Improve handling of large process output when running metadata-script

Question

Improve handling of large process output when running metadata-script

mattdelco opened this issue 3 years ago · comments

Things don't seem to be going well in the handling of large process output, either because of or in spite of pull #140. In an instance log I see:

google_metadata_script_runner[980]: error while communicating with "startup-script-url" script: bufio.Scanner: token too long
google_metadata_script_runner[980]: 2021/12/22 18:51:17 logging client: rpc error: code = PermissionDenied desc = Request had insufficient authentication scopes.
google_metadata_script_runner[980]: startup-script-url signal: broken pipe

With pull #140 the pipe is now closed, but closing the pipe can mean that the write() will fail (in my experimentation it actually throws a signal and kills the process, rather than just returning an error). I'm not sure if it's intentional to be doing something to lead to the likely killing/crash of the process. Perhaps what should be done instead is leave the pipe open so the process can still run, though to be more robust guest-agent would still need to read from the pipe so the child process doesn't block if the pipe eventually fills up.

A simple fix that might help reduce the "token too long" issue is to increase the amount of buffering, e.g.:

in.Buffer(make([]byte, 0, 4 * 1024), 2 * 1024 * 1024)

The context for this is that I'm running cloud builder, which seem to use this functionality to run the build in an instance and seems to get hung up on this issue. The particular command being run is "gsutil -m cp -r $COMPONENTS ." to copy ~6 files, and I presume something went wrong with gsutil that caused it to generate a bunch of text output that overwhelmed what the text scanner can handle.

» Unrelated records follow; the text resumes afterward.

==> config.mk <==
export PLATFORM = sky130hd
export DESIGN_NAME = irw_encoder
export DESIGN_NICKNAME = d
export VERILOG_FILES = /design/src/include/irw_pkg.sv /design/src/hdl/irw_encoder.sv /design/src/hdl/irw_fifo.sv
export SDC_FILE = /design/constraint.sdc
export NUM_CORES = 1
export LEC_CHECK = 0
export ABC_CLOCK_PERIOD_IN_PS = 3300
export BUFFER_PORTS_ARGS = -buffer_cell sky130_fd_sc_hd__buf_4
export CAP_MARGIN = 20
export CORE_ASPECT_RATIO = 1.2
export CORE_MARGIN = 4
export CORE_UTILIZATION = 58
export DETAILED_ROUTE_END_ITERATION = 8
export GPL_ROUTABILITY_DRIVEN = 1
export HOLD_SLACK_MARGIN = 0.12
export PLACE_DENSITY_LB_ADDON = 0.08
export SYNTH_ARGS = -nofsm -noshare
export SYNTH_HDL_FRONTEND = slang
export SYNTH_SLANG_ARGS = --single-unit
==> constraint.sdc <==
create_clock -name mclk -period 3.3 [get_ports mclk]
set_input_delay 0.165 -clock mclk [delete_from_list [all_inputs] [get_ports mclk]]
set_output_delay 0.165 -clock mclk [all_outputs]
set_load 0.02 [all_outputs]
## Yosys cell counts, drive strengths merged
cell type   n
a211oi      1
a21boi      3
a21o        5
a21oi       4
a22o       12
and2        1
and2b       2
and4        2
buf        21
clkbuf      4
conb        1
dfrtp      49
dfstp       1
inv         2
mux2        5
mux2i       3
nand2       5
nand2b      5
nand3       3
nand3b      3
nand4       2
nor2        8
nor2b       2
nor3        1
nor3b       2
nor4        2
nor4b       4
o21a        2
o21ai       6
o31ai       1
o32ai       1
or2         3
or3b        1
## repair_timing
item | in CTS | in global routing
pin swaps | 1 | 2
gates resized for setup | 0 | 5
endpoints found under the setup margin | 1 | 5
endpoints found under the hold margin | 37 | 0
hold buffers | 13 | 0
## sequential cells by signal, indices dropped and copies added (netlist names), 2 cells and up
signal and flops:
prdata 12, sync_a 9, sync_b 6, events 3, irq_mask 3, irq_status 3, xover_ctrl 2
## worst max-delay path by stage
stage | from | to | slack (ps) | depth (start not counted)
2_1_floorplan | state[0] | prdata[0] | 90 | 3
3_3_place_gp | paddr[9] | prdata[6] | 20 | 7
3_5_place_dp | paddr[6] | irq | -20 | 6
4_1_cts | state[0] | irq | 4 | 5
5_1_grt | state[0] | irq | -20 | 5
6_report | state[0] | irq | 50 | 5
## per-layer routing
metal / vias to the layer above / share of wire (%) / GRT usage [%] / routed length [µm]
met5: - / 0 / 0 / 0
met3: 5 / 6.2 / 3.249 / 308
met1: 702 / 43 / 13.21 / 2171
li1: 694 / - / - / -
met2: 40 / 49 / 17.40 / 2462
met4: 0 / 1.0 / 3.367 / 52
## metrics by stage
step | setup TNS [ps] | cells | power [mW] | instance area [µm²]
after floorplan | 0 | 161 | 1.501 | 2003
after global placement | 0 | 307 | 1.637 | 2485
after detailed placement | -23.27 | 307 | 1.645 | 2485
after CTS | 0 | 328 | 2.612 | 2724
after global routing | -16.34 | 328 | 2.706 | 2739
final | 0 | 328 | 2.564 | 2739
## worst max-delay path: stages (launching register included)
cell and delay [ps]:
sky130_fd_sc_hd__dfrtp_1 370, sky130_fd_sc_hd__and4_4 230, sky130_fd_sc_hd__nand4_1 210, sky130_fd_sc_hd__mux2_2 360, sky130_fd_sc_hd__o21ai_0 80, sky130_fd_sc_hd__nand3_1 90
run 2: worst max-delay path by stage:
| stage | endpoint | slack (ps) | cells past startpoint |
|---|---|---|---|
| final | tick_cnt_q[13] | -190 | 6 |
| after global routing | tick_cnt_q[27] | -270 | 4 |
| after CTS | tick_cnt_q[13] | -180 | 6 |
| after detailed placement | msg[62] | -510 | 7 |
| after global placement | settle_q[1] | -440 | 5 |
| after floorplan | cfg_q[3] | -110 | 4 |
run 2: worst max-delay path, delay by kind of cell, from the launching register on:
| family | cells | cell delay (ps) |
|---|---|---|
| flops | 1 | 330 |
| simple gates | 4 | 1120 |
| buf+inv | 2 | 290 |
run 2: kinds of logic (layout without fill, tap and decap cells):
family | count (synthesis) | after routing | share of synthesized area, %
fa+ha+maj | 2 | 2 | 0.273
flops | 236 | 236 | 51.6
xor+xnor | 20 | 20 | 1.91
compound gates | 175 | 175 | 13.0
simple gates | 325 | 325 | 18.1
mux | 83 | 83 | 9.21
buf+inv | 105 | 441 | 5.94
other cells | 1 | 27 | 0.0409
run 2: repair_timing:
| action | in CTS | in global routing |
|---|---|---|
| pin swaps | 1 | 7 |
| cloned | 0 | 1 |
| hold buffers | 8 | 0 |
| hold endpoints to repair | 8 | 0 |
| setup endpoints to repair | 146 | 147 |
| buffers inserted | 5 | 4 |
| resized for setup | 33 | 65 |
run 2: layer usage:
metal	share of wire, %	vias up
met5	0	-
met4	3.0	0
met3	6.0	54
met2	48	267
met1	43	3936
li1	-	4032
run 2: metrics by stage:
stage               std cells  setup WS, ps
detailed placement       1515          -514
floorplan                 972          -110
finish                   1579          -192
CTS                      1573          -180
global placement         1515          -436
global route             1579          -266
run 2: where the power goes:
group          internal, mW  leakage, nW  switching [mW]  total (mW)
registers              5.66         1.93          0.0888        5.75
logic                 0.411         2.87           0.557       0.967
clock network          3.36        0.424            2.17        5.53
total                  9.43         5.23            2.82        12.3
--- config.mk ---
export PLATFORM = sky130hd
export DESIGN_NAME = tta_timer
export DESIGN_NICKNAME = d
export VERILOG_FILES = /design/src/core/tta_pkg.sv /design/src/core/tta_timer.sv
export SDC_FILE = /design/constraint.sdc
export NUM_CORES = 1
export LEC_CHECK = 0
export ABC_CLOCK_PERIOD_IN_PS = 4950
export BUFFER_PORTS_ARGS = -buffer_cell sky130_fd_sc_hd__buf_2
export CORE_ASPECT_RATIO = 0.7
export CORE_MARGIN = 2
export CORE_UTILIZATION = 30
export CTS_BUF_LIST = sky130_fd_sc_hd__clkbuf_4
export CTS_CLUSTER_DIAMETER = 60
export DETAILED_ROUTE_END_ITERATION = 12
export GPL_ROUTABILITY_DRIVEN = 0
export SYNTH_ARGS = -nofsm -noshare
export SYNTH_HDL_FRONTEND = slang
export SYNTH_SLANG_ARGS = --single-unit
--- constraint.sdc ---
create_clock -name sys_clk_i -period 4.95 [get_ports sys_clk_i]
set_input_delay 0.495 -clock sys_clk_i [delete_from_list [all_inputs] [get_ports sys_clk_i]]
set_output_delay 0.495 -clock sys_clk_i [all_outputs]
set_load 0.005 [all_outputs]
--- src/core/tta_pkg.sv ---
// Purpose : Shared constants and types for the timer event, interrupt and sleep block
// Assumes : 32-bit Avalon-MM data, registers one per word, byte address = index * 4
// Notes   : Action-select codes and flag bit positions are shared with software

package tta_pkg;

    // ------------------------------------------------------------
    // Register indices (byte address is four times the index)
    // ------------------------------------------------------------
    localparam logic [7:0] IDX_CTRL_FIRST  = 8'h00; // First control register
    localparam logic [7:0] IDX_CTRL_SPLIT  = 8'h03; // Split select
    localparam logic [7:0] IDX_CTRL_DIR    = 8'h04; // Software count direction
    localparam logic [7:0] IDX_EVENT_CONTROL_REGISTER      = 8'h09; // Event control register
    localparam logic [7:0] IDX_INT_ENABLE  = 8'h0a; // Interrupt enable register
    localparam logic [7:0] IDX_INT_FLAGS   = 8'h0b; // Interrupt flag register
    localparam logic [7:0] IDX_COUNT       = 8'h20; // Counter value
    localparam logic [7:0] IDX_PERIOD      = 8'h26; // Period (top)
    localparam logic [7:0] IDX_COMPARE0    = 8'h28; // Compare 0; 1 and 2 follow every two

    // ------------------------------------------------------------
    // Field positions
    // ------------------------------------------------------------
    localparam int BIT_ENABLE     = 0;
    localparam int BIT_CLKSEL_LO  = 1;
    localparam int BIT_RUN_STDBY  = 7;
    localparam int BIT_SPLIT      = 0;
    localparam int BIT_DIR        = 0;
    localparam int BIT_FIRST_EN   = 0;
    localparam int BIT_FIRST_ACT  = 1;
    localparam int BIT_SECOND_EN  = 4;
    localparam int BIT_SECOND_ACT = 5;
    localparam int BIT_FLAG_OVF   = 0; // Overflow / low-byte underflow
    localparam int BIT_FLAG_HIGH_BYTE_UNDERFLOW  = 1; // High-byte underflow, split only
    localparam int BIT_FLAG_COMPARE0_FLAG  = 4; // Compare 0..2 at 4..6
    localparam logic [7:0] FLAG_MASK = 8'h73;

    // ------------------------------------------------------------
    // Event action codes
    // ------------------------------------------------------------
    localparam logic [2:0] ACT_CNT_POS   = 3'h0;
    localparam logic [2:0] ACT_CNT_ANY   = 3'h1;
    localparam logic [2:0] ACT_CNT_HIGH  = 3'h2;
    localparam logic [2:0] ACT_DIR       = 3'h3;
    localparam logic [2:0] ACT_RST_POS   = 3'h4;
    localparam logic [2:0] ACT_RST_ANY   = 3'h5;
    localparam logic [2:0] ACT_RST_HIGH  = 3'h6;

    // Prescaler masks (divisor - 1) for clock-select codes 0..7
    localparam logic [9:0] PRE_DIV1    = 10'h000;
    localparam logic [9:0] PRE_DIV2    = 10'h001;
    localparam logic [9:0] PRE_DIV4    = 10'h003;
    localparam logic [9:0] PRE_DIV8    = 10'h007;
    localparam logic [9:0] PRE_DIV16   = 10'h00f;
    localparam logic [9:0] PRE_DIV64   = 10'h03f;
    localparam logic [9:0] PRE_DIV256  = 10'h0ff;
    localparam logic [9:0] PRE_DIV1024 = 10'h3ff;

    localparam logic [31:0] RD_UNMAPPED = 32'h0000_0000;

    // Event generator outputs toward the routing network
    typedef struct packed {
        logic       high_byte_underflow;     // High-byte underflow (split only)
        logic [2:0] cmp;      // Compare / low-byte compare events
        logic       overflow_low_underflow_event; // Overflow / low-byte underflow
    } tta_evt_t;

endpackage
--- src/cecbt_pkg.sv ---
package cecbt_pkg;

  // register port
  localparam int ADDR_W = 4;
  localparam int DATA_W = 16;
  localparam logic [3:0] OFS_ERR_COUNT = 4'h0;
  localparam logic [3:0] OFS_BIT_TIMING_ONE = 4'h1;
  localparam logic [3:0] OFS_EVENT_STATUS = 4'h2;
  localparam logic [3:0] OFS_EVENT_MASK = 4'h3;

  // error count register layout
  localparam int CNT_W = 8;
  localparam int TX_LSB = 8;
  localparam int RX_LSB = 0;
  localparam logic [15:0] ERR_COUNT_RST = 16'h0000;

  // bit timing one layout; bits 15..8 are not implemented
  localparam int SJW_LSB = 6;
  localparam int SJW_W = 2;
  localparam int BRP_LSB = 0;
  localparam int BRP_W = 6;
  localparam int TIMING_W = SJW_W + BRP_W;
  localparam logic [7:0] BIT_TIMING_ONE_RST = 8'h00;
  localparam logic [7:0] UNIMP_READ = 8'h00;

  // quantum = TQ_STEP_CLKS * (prescaler + 1) module clock periods
  localparam int CLK_PERIOD_NS = 50;
  localparam int TQ_STEP_CLKS = 2;
  localparam int GAP_W = 8;

  // event status and mask layout
  localparam int NEV = 3;
  localparam int EV_TX_UP = 0;
  localparam int EV_RX_UP = 1;
  localparam int EV_WARN = 2;
  localparam logic [2:0] EVENT_STATUS_RST = 3'h0;
  localparam logic [2:0] EVENT_MASK_RST = 3'h0;
  localparam logic [7:0] WARN_LEVEL_DEF = 8'h60;

  typedef struct packed {
    logic [SJW_W-1:0] jump;
    logic [BRP_W-1:0] prescale;
  } cecbt_timing_s;

  typedef struct packed {
    logic [ADDR_W-1:0] addr;
    logic [DATA_W-1:0] wdata;
    logic wr;
    logic rd;
  } cecbt_bus_s;

endpackage : cecbt_pkg
### config.mk
export PLATFORM = sky130hd
export DESIGN_NAME = tsm_slave
export DESIGN_NICKNAME = d
export VERILOG_FILES = /design/src/tsm_pkg.sv /design/src/tsm_slave.sv
export VERILOG_INCLUDE_DIRS = /design/src
export SDC_FILE = /design/constraint.sdc
export NUM_CORES = 1
export LEC_CHECK = 0
export ABC_AREA = 0
export ABC_CLOCK_PERIOD_IN_PS = 7500
export BUFFER_PORTS_ARGS = -buffer_cell sky130_fd_sc_hd__clkbuf_2
export CAP_MARGIN = 20
export CORE_MARGIN = 2
export CORE_UTILIZATION = 50
export DETAILED_ROUTE_END_ITERATION = 10
export PLACE_DENSITY_LB_ADDON = 0.08
export RECOVER_POWER = 25
export SLEW_MARGIN = 20
export SYNTH_ARGS = -nofsm -noshare
export SYNTH_HDL_FRONTEND = slang
export SYNTH_SLANG_ARGS = --single-unit
### constraint.sdc
create_clock -name clk -period 7.5 [get_ports clk]
set_input_delay 1.125 -clock clk [delete_from_list [all_inputs] [get_ports clk]]
set_output_delay 1.125 -clock clk [all_outputs]
set_load 0.05 [all_outputs]
### src/tsm_defs.svh
/*
  constants of the two-wire memory slave front end: bus codes, bit
  counts and buffer sizes. assumes it is included by bare name.
*/
`ifndef TSM_DEFS_SVH
`define TSM_DEFS_SVH

// ----------------------------------------
// slave address layout
// ----------------------------------------
`define TSM_DEV_TYPE      4'ha
`define TSM_MCODE_TOP     5'h01
`define TSM_DEV_TYPE_MSB  7
`define TSM_DEV_TYPE_LSB  4
`define TSM_SEL_MSB       3
`define TSM_SEL_LSB       1
`define TSM_RW_BIT        0

// ----------------------------------------
// bit counting
// ----------------------------------------
`define TSM_CNT_BYTE      4'h8
`define TSM_CNT_LAST      4'h7
`define TSM_CNT_ACK       4'h9
`define TSM_CNT_RESET     4'h0

// ----------------------------------------
// memory address and write buffer
// ----------------------------------------
`define TSM_ADDR_W        15
`define TSM_ADDR_RESET    15'h0000
`define TSM_FIFO_W        23
`define TSM_FIFO_D        8

`endif

### src/tsm_pkg.sv
/*
  types of the two-wire memory slave front end.
  assumes nothing of its surroundings.
*/
package tsm_pkg;

  // ----------------------------------------
  // protocol states, one-hot
  // ----------------------------------------
  typedef enum logic [6:0] {
    TSM_IDLE = 7'h01,
    TSM_SLV  = 7'h02,
    TSM_ADH  = 7'h04,
    TSM_ADL  = 7'h08,
    TSM_WR   = 7'h10,
    TSM_RD   = 7'h20,
    TSM_HOLD = 7'h40
  } tsm_state_t;

endpackage

### src/tsm_slave.sv
/*
  two-wire serial slave front end of a 32k x 8 byte memory, with its
  write buffer. assumes scl and sda come from the pins asynchronously,
  the open-drain wire is resolved outside from sda_oe, and the memory
  array sits outside behind a write handshake and a read port.
*/
`timescale 1ns/100ps

`include "tsm_defs.svh"

// ----------------------------------------
// write buffer
// ----------------------------------------
module tsm_fifo #(
  parameter int W = `TSM_FIFO_W,
  parameter int D = `TSM_FIFO_D
) (
  input  wire logic         clk,
  input  wire logic         rst_n,
  input  wire logic         in_valid,
  output logic              in_ready,
  input  wire logic [W-1:0] in_data,
  output logic              out_valid,
  input  wire logic         out_ready,
  output logic [W-1:0]      out_data
);
  localparam int AW = $clog2(D);

  logic [W-1:0]  mem_q [D];
  logic [AW-1:0] wr_q;
  logic [AW-1:0] rd_q;
  logic [AW:0]   cnt_q;
  logic          push, pop;

  assign in_ready  = (cnt_q != (AW + 1)'(D));
  assign out_valid = (cnt_q != '0);
  assign out_data  = mem_q[rd_q];
  assign push      = in_valid && in_ready;
  assign pop       = out_valid && out_ready;

  always_ff @(posedge clk)
  begin
    if (push)
    begin
      mem_q[wr_q] <= in_data;
    end
  end

  always_ff @(posedge clk)
  begin
    if (!rst_n)
    begin
      wr_q  <= '0;
      rd_q  <= '0;
      cnt_q <= '0;
    end
    else
    begin
      if (push)
      begin
        wr_q <= (wr_q == AW'(D - 1)) ? '0 : wr_q + 1'b1;
      end
      if (pop)
      begin
        rd_q <= (rd_q == AW'(D - 1)) ? '0 : rd_q + 1'b1;
      end
      cnt_q <= cnt_q + (AW + 1)'(push) - (AW + 1)'(pop);
    end
  end
endmodule

// ----------------------------------------
// slave front end
// ----------------------------------------
module tsm_slave
  import tsm_pkg::*;
(
  input  wire logic                   clk,
  input  wire logic                   rst_n,
  input  wire logic                   scl_i,
  input  wire logic                   sda_i,
  output logic                        sda_o,
  output logic                        sda_oe,
  input  wire logic [2:0]             device_select_pins,
  input  wire logic                   write_protect,
  output logic                        mem_wr_valid,
  input  wire logic                   mem_wr_ready,
  output logic [`TSM_ADDR_W-1:0]      mem_wr_addr,
  output logic [7:0]                  mem_wr_data,
  output logic [`TSM_ADDR_W-1:0]      mem_rd_addr,
  input  wire logic [7:0]             mem_rd_data,
  output logic                        hs_mode
);

  // ----------------------------------------
  // pin synchronisers
  // ----------------------------------------
  logic [1:0]              scl_q, sda_q, wp_q;
  logic [2:0]              sel_q0, sel_q1;
  logic                    scl_p_q, sda_p_q;

  always_ff @(posedge clk)
  begin
    if (!rst_n)
    begin
      scl_q   <= 2'h3;
      sda_q   <= 2'h3;
      wp_q    <= 2'h0;
      sel_q0  <= 3'h0;
      sel_q1  <= 3'h0;
      scl_p_q <= 1'b1;
      sda_p_q <= 1'b1;
    end
    else
    begin
      scl_q   <= {scl_q[0], scl_i};
      sda_q   <= {sda_q[0], sda_i};
      wp_q    <= {wp_q[0], write_protect};
      sel_q0  <= device_select_pins;
      sel_q1  <= sel_q0;
      scl_p_q <= scl_q[1];
      sda_p_q <= sda_q[1];
    end
  end

  // ----------------------------------------
  // bus events
  // ----------------------------------------
  logic scl_s, sda_s, scl_rise, scl_fall, cond_start, cond_stop;

  assign scl_s      = scl_q[1];
  assign sda_s      = sda_q[1];
  assign scl_rise   = scl_s && !scl_p_q;
  assign scl_fall   = !scl_s && scl_p_q;
  assign cond_start = scl_s && scl_p_q && sda_p_q && !sda_s;
  assign cond_stop  = scl_s && scl_p_q && !sda_p_q && sda_s;

  // ----------------------------------------
  // byte decode
  // ----------------------------------------
  tsm_state_t              state_q;
  logic [3:0]              cnt_q;
  logic [7:0]              shift_q, rx_byte;
  logic [6:0]              addr_hi_q;
  logic [`TSM_ADDR_W-1:0]  addr_q;
  logic                    ack_q, sda_oe_q, hs_q, byte_done, sel_match;
  logic                    mcode, ack_d, fifo_ready, push;

  assign rx_byte   = {shift_q[6:0], sda_s};
  assign byte_done = scl_rise && (cnt_q == `TSM_CNT_LAST);
  assign sel_match = (rx_byte[`TSM_DEV_TYPE_MSB:`TSM_DEV_TYPE_LSB] == `TSM_DEV_TYPE)
                  && (rx_byte[`TSM_SEL_MSB:`TSM_SEL_LSB] == sel_q1);
  assign mcode     = (rx_byte[7:3] == `TSM_MCODE_TOP);

  always_comb
  begin
    case (state_q)
      TSM_SLV:  ack_d = sel_match;
      TSM_ADH:  ack_d = 1'b1;
      TSM_ADL:  ack_d = 1'b1;
      TSM_WR:   ack_d = !wp_q[1] && fifo_ready;
      default:  ack_d = 1'b0;
    endcase
  end

  assign push = byte_done && (state_q == TSM_WR) && ack_d;

  // ----------------------------------------
  // protocol sequencer
  // ----------------------------------------
  always_ff @(posedge clk)
  begin
    if (!rst_n)
    begin
      state_q  <= TSM_IDLE;
      cnt_q    <= `TSM_CNT_RESET;
      shift_q  <= 8'h00;
      ack_q    <= 1'b0;
      sda_oe_q <= 1'b0;
    end
    else if (cond_start || cond_stop)
    begin
      state_q  <= cond_start ? TSM_SLV : TSM_IDLE;
      cnt_q    <= `TSM_CNT_RESET;
      ack_q    <= 1'b0;
      sda_oe_q <= 1'b0;
    end
    else
    begin
      case (state_q)
        TSM_SLV, TSM_ADH, TSM_ADL, TSM_WR:
        begin
          if (scl_rise && cnt_q < `TSM_CNT_BYTE)
          begin
            shift_q <= rx_byte;
            cnt_q   <= cnt_q + 4'h1;
            if (byte_done)
            begin
              ack_q <= ack_d;
            end
          end
          else if (scl_rise && cnt_q == `TSM_CNT_BYTE)
          begin
            cnt_q <= `TSM_CNT_ACK;
          end
          else if (scl_fall && cnt_q == `TSM_CNT_BYTE)
          begin
            sda_oe_q <= ack_q;
          end
          else if (scl_fall && cnt_q == `TSM_CNT_ACK)
          begin
            sda_oe_q <= 1'b0;
            cnt_q    <= `TSM_CNT_RESET;
            if (!ack_q)
            begin
              state_q <= TSM_HOLD;
            end
            else if (state_q == TSM_SLV && shift_q[`TSM_RW_BIT])
            begin
              state_q  <= TSM_RD;
              shift_q  <= mem_rd_data;
              sda_oe_q <= !mem_rd_data[7];
            end
            else
            begin
              state_q <= (state_q == TSM_SLV) ? TSM_ADH
                       : (state_q == TSM_ADH) ? TSM_ADL : TSM_WR;
            end
          end
        end
        TSM_RD:
        begin
          if (scl_rise && cnt_q < `TSM_CNT_BYTE)
          begin
            cnt_q <= cnt_q + 4'h1;
          end
          else if (scl_fall && cnt_q > `TSM_CNT_RESET && cnt_q < `TSM_CNT_BYTE)
          begin
            shift_q  <= {shift_q[6:0], 1'b0};
            sda_oe_q <= !shift_q[6];
          end
          else if (scl_fall && cnt_q == `TSM_CNT_BYTE)
          begin
            sda_oe_q <= 1'b0;
          end
          else if (scl_rise && cnt_q == `TSM_CNT_BYTE)
          begin
            ack_q <= !sda_s;
            cnt_q <= `TSM_CNT_ACK;
          end
          else if (scl_fall && cnt_q == `TSM_CNT_ACK)
          begin
            cnt_q <= `TSM_CNT_RESET;
            if (ack_q)
            begin
              shift_q  <= mem_rd_data;
              sda_oe_q <= !mem_rd_data[7];
            end
            else
            begin
              state_q <= TSM_HOLD;
            end
          end
        end
        default:
        begin
          state_q  <= TSM_IDLE;
          sda_oe_q <= 1'b0;
        end
      endcase
    end
  end

  // ----------------------------------------
  // address latch
  // ----------------------------------------
  always_ff @(posedge clk)
  begin
    if (!rst_n)
    begin
      addr_hi_q <= 7'h00;
      addr_q    <= `TSM_ADDR_RESET;
    end
    else if (byte_done && state_q == TSM_ADH)
    begin
      addr_hi_q <= rx_byte[6:0];
    end
    else if (byte_done && state_q == TSM_ADL)
    begin
      addr_q <= {addr_hi_q, rx_byte};
    end
    else if (push || (byte_done && state_q == TSM_RD))
    begin
      addr_q <= addr_q + 15'h0001;
    end
  end

  // ----------------------------------------
  // high speed mode flag
  // ----------------------------------------
  always_ff @(posedge clk)
  begin
    if (!rst_n)
    begin
      hs_q <= 1'b0;
    end
    else if (cond_stop)
    begin
      hs_q <= 1'b0;
    end
    else if (byte_done && state_q == TSM_SLV && mcode)
    begin
      hs_q <= 1'b1;
    end
  end

  // ----------------------------------------
  // write buffer toward the array
  // ----------------------------------------
  tsm_fifo #(
    .W (`TSM_FIFO_W),
    .D (`TSM_FIFO_D)
  ) u_fifo (
    .clk       (clk),
    .rst_n     (rst_n),
    .in_valid  (push),
    .in_ready  (fifo_ready),
    .in_data   ({addr_q, rx_byte}),
    .out_valid (mem_wr_valid),
    .out_ready (mem_wr_ready),
    .out_data  ({mem_wr_addr, mem_wr_data})
  );

  // ----------------------------------------
  // outputs
  // ----------------------------------------
  assign sda_o       = 1'b0;
  assign sda_oe      = sda_oe_q;
  assign mem_rd_addr = addr_q;
  assign hs_mode     = hs_q;

endmodule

Tom Downes · Answer 1 · Wed Dec 28 2022 02:06:20 GMT+0800 (China Standard Time)

I have observed this while using the standard startup-script approach (rather than URL):

Oct 23 10:26:57 myhostname google_metadata_script_runner[1495]: error while communicating with \"startup-script\" script: bufio.Scanner: token too long
Oct 23 10:26:57 myhostname google_metadata_script_runner[1495]: startup-script signal: broken pipe
Oct 23 10:26:57 myhostname google_metadata_script_runner[1495]: Finished running startup scripts.

Liam Hopkins · Answer 2 · Wed Dec 28 2022 03:48:25 GMT+0800 (China Standard Time)

Hi @tpdownes if this issue is currently affecting you can you share details:

when did you see the issue and what triggered it
what version of the google-guest-agent package do you have installed

if we can show this is a current issue that is reproducible, it will make it easier for us to determine a possible fix. the issue op is referencing was where large output could cause a script to hang, which was resolved.

Liam Hopkins · Answer 3 · Wed Dec 28 2022 04:54:40 GMT+0800 (China Standard Time)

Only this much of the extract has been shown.